Juvenile Justice LA County Board of Supervisors Los Angeles County Probation

DOJ Blinks, Gives County’s Juvie Probation Camps a New 2014 Deadline for Reforms & No Consent Decree—Despite Discouraging Lack of Progress



LA COUNTY PROBATION CAMPS FAIL (AGAIN) TO MAKE NECESSARY IMPROVEMENTS, DOJ DOES ZIP TO HOLD PROBATION ACCOUNTABLE

It was reported to us this week that, instead of slapping the LA County Department of Probation with a nice fat federal consent decree over its chronic inability to fix 41 “areas of concern” in LA’s juvenile probation camps that the DOJ blinked, and instead gave us yet another extension to make the agreed upon fixes.

(The cynical among us might say that such a pronounced unwillingness to hold anybody accountable defines the term enabling, but, sure, hey, yeah, why not.
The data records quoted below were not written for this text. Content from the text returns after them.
--- src/logic/cam_block.sv ---
// Content-addressable memory block: 32 entries of 32 bits with per-bit
// don't-care, one-cycle search, encoded or two-cycle unencoded results.
// Assumes search and write requests come from fabric logic on ref_clk.
//
// How it works
// - 32 entries of 32 bits, searched together
// - Don't-care bits never block a match
// - Encoded mode gives the matching entry address
// - Unencoded mode: 16 lines over two cycles
// - Duplicates flagged; encoded answer then unreliable
// - Preload at configuration or run-time writes
// - Write takes two cycles, three with don't-cares
`timescale 1ns/1ps

module cam_block import cam_pkg::*; #(
  parameter logic [CAM_WORDS*CAM_WIDTH-1:0] INIT_DATA = '0,  // Preloaded contents
  parameter logic [CAM_WORDS*CAM_WIDTH-1:0] INIT_CARE = '1   // Preloaded compare masks
) (
  input  wire logic        ref_clk,      // Block clock
  input  wire logic        rst_b,        // Asynchronous reset, active low
  input  wire cam_search_t search,       // Search request
  input  wire cam_write_t  write,        // Write request
  output logic             search_ready, // Search may be taken this cycle
  output cam_result_t      result,       // Search result
  output logic             write_busy,   // Write in progress
  output logic             write_done    // Write committed, one-cycle pulse
);

  // Write sequence states
  // Two steps for a plain write, a third only when some bit is don't-care
  typedef enum logic [1:0] {
    CAM_WR_IDLE,                         // Waiting for a request
    CAM_WR_DATA,                         // Second cycle: contents commit
    CAM_WR_MASK                          // Third cycle: don't-care mask commits
  } cam_wr_state_t;

  // Storage
  // Kept as flops rather than a RAM: every entry feeds its own comparator
  // each cycle, which a RAM with one read port could not do
  logic [CAM_WIDTH-1:0]  cam_data [CAM_WORDS];      // Entry contents
  logic [CAM_WIDTH-1:0]  cam_care [CAM_WORDS];      // 1 = bit compared
  logic [CAM_WIDTH-1:0]  next_cam_data [CAM_WORDS];
  logic [CAM_WIDTH-1:0]  next_cam_care [CAM_WORDS];

  // Write sequencer
  cam_wr_state_t         wr_state;                  // Current write step
  cam_wr_state_t         next_wr_state;
  logic [CAM_ADDR_W-1:0] wr_addr;                   // Latched entry
  logic [CAM_WIDTH-1:0]  wr_data;                   // Latched contents
  logic [CAM_WIDTH-1:0]  wr_care;                   // Latched mask
  logic [CAM_ADDR_W-1:0] next_wr_addr;
  logic [CAM_WIDTH-1:0]  next_wr_data;
  logic [CAM_WIDTH-1:0]  next_wr_care;
  logic                  next_write_busy;
  logic                  next_write_done;

  // Search path
  logic [CAM_WORDS-1:0]  match;                     // Live match vector
  logic [CAM_LINES-1:0]  hi_lines;                  // Held upper half for phase two
  logic                  pending;                   // Upper half still to show
  logic [CAM_LINES-1:0]  next_hi_lines;
  logic                  next_pending;
  logic                  next_search_ready;
  cam_result_t           next_result;

  // Lowest matching entry; the lowest wins so duplicates give a stable answer
  // Limitation: with duplicates only the lowest hit is named; fabric that may
  // hold duplicates should read the unencoded lines or watch the multi flag
  function automatic logic [CAM_ADDR_W-1:0] cam_first(input logic [CAM_WORDS-1:0] vec);
    logic [CAM_ADDR_W-1:0] idx;
    idx = CAM_ADDR_RST;
    for (int i = CAM_WORDS - 1; i >= 0; i--) begin
      if (vec[i]) begin
        idx = CAM_ADDR_W'(i);
      end
    end
    return idx;
  endfunction

  // Parallel compare of every entry
  // One comparator per entry, all in the same cycle; a search therefore sees
  // storage as it stood before the taking edge, never a write landing on it
  genvar g;
  generate
    for (g = 0; g < CAM_WORDS; g++) begin : gen_cmp
      // Masked-off bits drop out of the compare
      assign match[g] = ~|((cam_data[g] ^ search.key) & cam_care[g]);
    end
  endgenerate

  // Write sequencing and storage next values
  // The request is latched on the taking edge, so the writer may change
  // address and data afterwards; only valid has to stay up
  always_comb begin
    next_cam_data   = cam_data;
    next_cam_care   = cam_care;
    next_wr_state   = wr_state;
    next_wr_addr    = wr_addr;
    next_wr_data    = wr_data;
    next_wr_care    = wr_care;
    next_write_done = 1'b0;
    unique case (wr_state)
      CAM_WR_IDLE: begin
        // First cycle: latch the request
        if (write.valid) begin
          next_wr_addr  = write.addr;
          next_wr_data  = write.data;
          next_wr_care  = write.care;
          next_wr_state = CAM_WR_DATA;
        end
      end
      CAM_WR_DATA: begin
        // Dropping the request early abandons it; nothing is committed
        if (!write.valid) begin
          next_wr_state = CAM_WR_IDLE;
        end else if (wr_care == CAM_ALL_CARE) begin
          // Plain write finishes in its second cycle
          next_cam_data[wr_addr] = wr_data;
          next_cam_care[wr_addr] = CAM_ALL_CARE;
          next_write_done        = 1'b1;
          next_wr_state          = CAM_WR_IDLE;
        end else begin
          // Contents now; the mask takes a third cycle
          // Hazard: until the mask lands the entry compares every bit, so a
          // search in between may miss a word that matches once masked
          next_cam_data[wr_addr] = wr_data;
          next_cam_care[wr_addr] = CAM_ALL_CARE;
          next_wr_state          = CAM_WR_MASK;
        end
      end
      CAM_WR_MASK: begin
        // Mask lands only if the writer still holds the request
        if (write.valid) begin
          next_cam_care[wr_addr] = wr_care;
          next_write_done        = 1'b1;
        end
        next_wr_state = CAM_WR_IDLE;
      end
    endcase
    next_write_busy = (next_wr_state != CAM_WR_IDLE);
  end

  // Storage and write registers; reset loads the preload image
  // Trade-off: reset fans out to the whole array, but it gives a known
  // image at every reset without a separate load path
  always_ff @(posedge ref_clk or negedge rst_b) begin
    if (!rst_b) begin
      for (int i = 0; i < CAM_WORDS; i++) begin
        cam_data[i] <= INIT_DATA[i*CAM_WIDTH +: CAM_WIDTH];
        cam_care[i] <= INIT_CARE[i*CAM_WIDTH +: CAM_WIDTH];
      end
      wr_state   <= CAM_WR_IDLE;
      wr_addr    <= CAM_ADDR_RST;
      wr_data    <= '0;
      wr_care    <= CAM_ALL_CARE;
      write_busy <= 1'b0;
      write_done <= 1'b0;
    end else begin
      cam_data   <= next_cam_data;
      cam_care   <= next_cam_care;
      wr_state   <= next_wr_state;
      wr_addr    <= next_wr_addr;
      wr_data    <= next_wr_data;
      wr_care    <= next_wr_care;
      write_busy <= next_write_busy;
      write_done <= next_write_done;
    end
  end

  // Search result next values
  // The upper half is parked at the taking edge so that a write landing in
  // between cannot change what the second cycle reports
  always_comb begin
    next_result   = '0;
    next_hi_lines = hi_lines;
    next_pending  = 1'b0;
    if (pending) begin
      // Second unencoded cycle: entries 16 to 31
      next_result.valid     = 1'b1;
      next_result.unencoded = 1'b1;
      next_result.phase     = CAM_PHASE_HIGH;
      next_result.lines     = hi_lines;
    end else if (search.valid) begin
      next_result.valid     = 1'b1;
      next_result.unencoded = search.unencoded;
      next_result.found     = |match;
      // Several hits make the encoded address untrustworthy
      // Subtracting one clears the lowest hit; anything left is a second hit
      next_result.multi     = (match & (match - CAM_WORDS'(1))) != '0;
      if (search.unencoded) begin
        // First unencoded cycle: entries 0 to 15
        next_result.phase = CAM_PHASE_LOW;
        next_result.lines = match[CAM_LINES-1:0];
        next_hi_lines     = match[CAM_WORDS-1:CAM_LINES];
        next_pending      = 1'b1;
      end else begin
        // Encoded address of the matching entry
        next_result.addr = cam_first(match);
      end
    end
    // The bus is busy with the upper half, so hold off a new search
    next_search_ready = !next_pending;
  end

  // Search result registers
  // Every output leaves straight from a flop, so the fabric sees clock-to-out
  // only; the price is one cycle of search latency
  always_ff @(posedge ref_clk or negedge rst_b) begin
    if (!rst_b) begin
      result       <= '0;
      hi_lines     <= CAM_LINES_RST;
      pending      <= 1'b0;
      search_ready <= 1'b1;
    end else begin
      result       <= next_result;
      hi_lines     <= next_hi_lines;
      pending      <= next_pending;
      search_ready <= next_search_ready;
    end
  end

endmodule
Carry on!)

Here’s a little back story taken from the post we wrote last December on this very same issue:

<When, on November 6, 2006, the US Department of Justice began investigating LA’s juvenile probation camps, investigators found the facilities rife with horrors. Probation officers batted kids around, instigated fights (some of which were caught on video and wound up on YouTube) or looked the other way when one group of kids pounded another. Staff also made kids stand or sit in body-stressing positions for long periods, kept them in solitary confinement for even longer periods as punishment, randomly denied them bathroom breaks, recreational time and/or medical treatment, failed to check on kids who were on suicide watch, pepper sprayed teenagers over trivialities, and drank alcohol on the job—among other transgressions and illegalities.

Now, said the monitors in the new report, the worst of the rampant abuse and neglect in the camps had pretty much been halted, although there was still lots of room for improvement.
And thankfully the staff, for the most part, wasn’t drinking on the job.
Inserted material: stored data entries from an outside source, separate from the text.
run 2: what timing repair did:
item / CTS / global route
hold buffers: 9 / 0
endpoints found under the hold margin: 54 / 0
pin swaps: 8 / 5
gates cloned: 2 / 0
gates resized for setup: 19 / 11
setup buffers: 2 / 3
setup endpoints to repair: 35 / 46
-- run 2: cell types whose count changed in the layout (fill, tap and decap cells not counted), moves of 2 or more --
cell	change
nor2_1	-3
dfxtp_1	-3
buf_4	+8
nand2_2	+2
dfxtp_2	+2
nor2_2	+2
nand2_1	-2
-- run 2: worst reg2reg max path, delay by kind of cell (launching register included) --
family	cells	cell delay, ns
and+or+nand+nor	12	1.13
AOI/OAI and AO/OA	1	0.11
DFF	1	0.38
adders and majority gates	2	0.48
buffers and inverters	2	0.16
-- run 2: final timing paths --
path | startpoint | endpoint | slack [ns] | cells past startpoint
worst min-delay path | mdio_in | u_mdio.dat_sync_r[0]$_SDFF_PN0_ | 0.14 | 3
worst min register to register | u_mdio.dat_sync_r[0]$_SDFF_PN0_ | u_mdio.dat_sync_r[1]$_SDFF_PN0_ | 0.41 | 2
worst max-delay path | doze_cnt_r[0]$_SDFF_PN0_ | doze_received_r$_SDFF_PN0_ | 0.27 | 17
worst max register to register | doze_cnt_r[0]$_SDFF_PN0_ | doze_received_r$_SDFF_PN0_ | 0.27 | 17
But, after 4 years under the watchful eye of the Department of Justice, although most kids weren’t being actively abused, they weren’t being helped either, said the monitors, particularly when it came to mental and emotional health, substance abuse—and overall rehabilitation. Probation has little or nothing in the way of positive outcomes to show for its supposed progress in these areas. And in many of the camps they have they don’t have the required rehabilitative programs in place at all.

“These camps are not meant to be punishment for the kids we send there,” said a source close to the federal monitors. “They’re supposed to rehabilitate. And that’s still not happening.”
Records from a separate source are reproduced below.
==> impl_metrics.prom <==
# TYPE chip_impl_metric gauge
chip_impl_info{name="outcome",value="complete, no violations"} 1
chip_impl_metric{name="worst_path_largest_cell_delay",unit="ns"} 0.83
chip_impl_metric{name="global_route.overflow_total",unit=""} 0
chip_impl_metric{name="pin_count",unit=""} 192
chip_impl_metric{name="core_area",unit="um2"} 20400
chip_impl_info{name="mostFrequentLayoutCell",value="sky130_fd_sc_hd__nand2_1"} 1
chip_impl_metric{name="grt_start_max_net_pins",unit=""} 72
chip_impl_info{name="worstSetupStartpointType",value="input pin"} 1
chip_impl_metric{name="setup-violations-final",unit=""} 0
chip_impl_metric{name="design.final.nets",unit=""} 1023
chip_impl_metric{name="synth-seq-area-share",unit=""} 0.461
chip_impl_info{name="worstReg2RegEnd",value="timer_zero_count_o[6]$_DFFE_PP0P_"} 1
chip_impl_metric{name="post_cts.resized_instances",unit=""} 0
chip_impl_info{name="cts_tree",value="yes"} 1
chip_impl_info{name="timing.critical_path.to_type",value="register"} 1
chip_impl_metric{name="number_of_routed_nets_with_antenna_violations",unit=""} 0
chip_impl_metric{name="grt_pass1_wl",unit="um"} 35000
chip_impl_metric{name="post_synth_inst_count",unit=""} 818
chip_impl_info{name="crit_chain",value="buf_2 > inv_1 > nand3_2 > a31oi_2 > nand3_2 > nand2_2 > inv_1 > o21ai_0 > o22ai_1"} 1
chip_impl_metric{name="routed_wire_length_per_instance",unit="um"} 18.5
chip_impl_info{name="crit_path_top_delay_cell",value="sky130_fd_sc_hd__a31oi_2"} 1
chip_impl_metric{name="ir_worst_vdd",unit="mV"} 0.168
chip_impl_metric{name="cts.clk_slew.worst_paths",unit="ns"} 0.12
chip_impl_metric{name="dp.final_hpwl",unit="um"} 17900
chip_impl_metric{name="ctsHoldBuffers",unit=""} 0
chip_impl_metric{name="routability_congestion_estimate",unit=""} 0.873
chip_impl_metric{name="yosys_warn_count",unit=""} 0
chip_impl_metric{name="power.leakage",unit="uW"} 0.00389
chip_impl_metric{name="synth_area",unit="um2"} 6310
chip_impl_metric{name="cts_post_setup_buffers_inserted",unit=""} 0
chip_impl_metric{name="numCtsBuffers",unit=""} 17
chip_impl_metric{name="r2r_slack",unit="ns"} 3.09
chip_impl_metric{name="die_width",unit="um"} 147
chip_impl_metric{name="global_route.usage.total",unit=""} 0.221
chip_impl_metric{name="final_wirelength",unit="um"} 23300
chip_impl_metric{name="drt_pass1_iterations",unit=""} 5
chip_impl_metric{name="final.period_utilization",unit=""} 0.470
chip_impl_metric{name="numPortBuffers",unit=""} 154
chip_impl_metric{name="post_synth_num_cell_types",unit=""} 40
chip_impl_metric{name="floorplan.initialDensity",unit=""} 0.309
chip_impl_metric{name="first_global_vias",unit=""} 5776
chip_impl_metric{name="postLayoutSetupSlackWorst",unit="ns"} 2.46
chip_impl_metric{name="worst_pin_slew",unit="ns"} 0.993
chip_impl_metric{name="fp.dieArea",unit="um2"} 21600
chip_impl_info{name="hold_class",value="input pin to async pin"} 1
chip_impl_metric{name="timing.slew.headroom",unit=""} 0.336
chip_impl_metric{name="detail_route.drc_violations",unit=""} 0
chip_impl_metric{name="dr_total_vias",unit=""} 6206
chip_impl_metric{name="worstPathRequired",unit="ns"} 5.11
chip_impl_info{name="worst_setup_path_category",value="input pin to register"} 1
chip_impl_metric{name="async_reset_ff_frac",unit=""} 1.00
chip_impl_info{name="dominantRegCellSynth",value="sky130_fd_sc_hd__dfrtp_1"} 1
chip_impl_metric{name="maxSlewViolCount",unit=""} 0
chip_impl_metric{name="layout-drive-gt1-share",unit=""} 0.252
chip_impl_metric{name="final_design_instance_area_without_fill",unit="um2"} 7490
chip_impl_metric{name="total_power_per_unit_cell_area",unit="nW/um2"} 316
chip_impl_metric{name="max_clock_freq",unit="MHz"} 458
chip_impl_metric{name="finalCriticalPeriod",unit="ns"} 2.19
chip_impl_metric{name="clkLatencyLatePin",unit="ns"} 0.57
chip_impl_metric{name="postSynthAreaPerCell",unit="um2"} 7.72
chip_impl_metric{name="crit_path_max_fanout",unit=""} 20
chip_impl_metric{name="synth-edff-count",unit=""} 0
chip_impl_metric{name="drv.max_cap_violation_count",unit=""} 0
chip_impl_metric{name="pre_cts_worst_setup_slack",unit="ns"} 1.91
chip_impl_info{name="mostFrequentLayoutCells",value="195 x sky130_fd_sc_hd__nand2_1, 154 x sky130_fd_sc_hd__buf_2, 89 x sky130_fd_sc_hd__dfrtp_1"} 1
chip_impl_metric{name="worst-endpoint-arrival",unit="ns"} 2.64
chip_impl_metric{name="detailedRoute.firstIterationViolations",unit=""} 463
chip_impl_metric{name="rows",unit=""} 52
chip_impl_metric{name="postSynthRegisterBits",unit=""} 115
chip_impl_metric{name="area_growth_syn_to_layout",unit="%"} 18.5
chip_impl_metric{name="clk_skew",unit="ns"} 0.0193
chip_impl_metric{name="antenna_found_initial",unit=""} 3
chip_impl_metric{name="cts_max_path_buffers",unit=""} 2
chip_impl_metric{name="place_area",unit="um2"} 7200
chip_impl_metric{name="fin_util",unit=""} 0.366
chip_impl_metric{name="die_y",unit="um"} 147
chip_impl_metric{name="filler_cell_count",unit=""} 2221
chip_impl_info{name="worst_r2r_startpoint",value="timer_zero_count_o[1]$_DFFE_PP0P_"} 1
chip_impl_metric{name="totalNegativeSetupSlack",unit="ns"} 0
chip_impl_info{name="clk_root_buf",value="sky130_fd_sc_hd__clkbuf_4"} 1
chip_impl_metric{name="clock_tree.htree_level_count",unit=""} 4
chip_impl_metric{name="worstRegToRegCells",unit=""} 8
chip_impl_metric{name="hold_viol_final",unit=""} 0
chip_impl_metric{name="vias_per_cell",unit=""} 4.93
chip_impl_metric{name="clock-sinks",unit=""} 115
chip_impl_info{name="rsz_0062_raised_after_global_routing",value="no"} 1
So now the big question is: Will the Feds take over the the juvenile facilities with a Federal Consent Decree?

Answer to that question: Clearly not.

And ten months later, has anything improved? Uh, not really, according to the newest response from the feds. The camps still don’t have the needed rehabilitative programs for the kids in their custody.

Moreover, in some areas things might be getting worse. The monitors reported that in the next assessment they expect four of the areas that were previously in compliance—to have back-slid out of complience. Alarmingly, these areas are in the arenas of:

1. the staff’s excessive use of force against kids.

2. the staff’s “use of practices such as slamming’ or “assuming the bob-sled
position’ for punitive or abusive purposes”

3. the “reduction of youth on youth violence,” and..

4. “record keeping” to make sure there was adequate tracking of when kids were given medications and their side effects, which kids were given “psychotropic medications,” and “adequate tracking to identify youth receiving mental health services.”

Seriously, after 5 years, staff still can’t manage to stop slamming kids against walls, making them assume stress positions as punishment, can’t keep them reasonably safe from aggressively pounding each other, and can’t keep adequate track of who’s being given what medication and has received what mental health services.

It’s honestly hard to know what to say.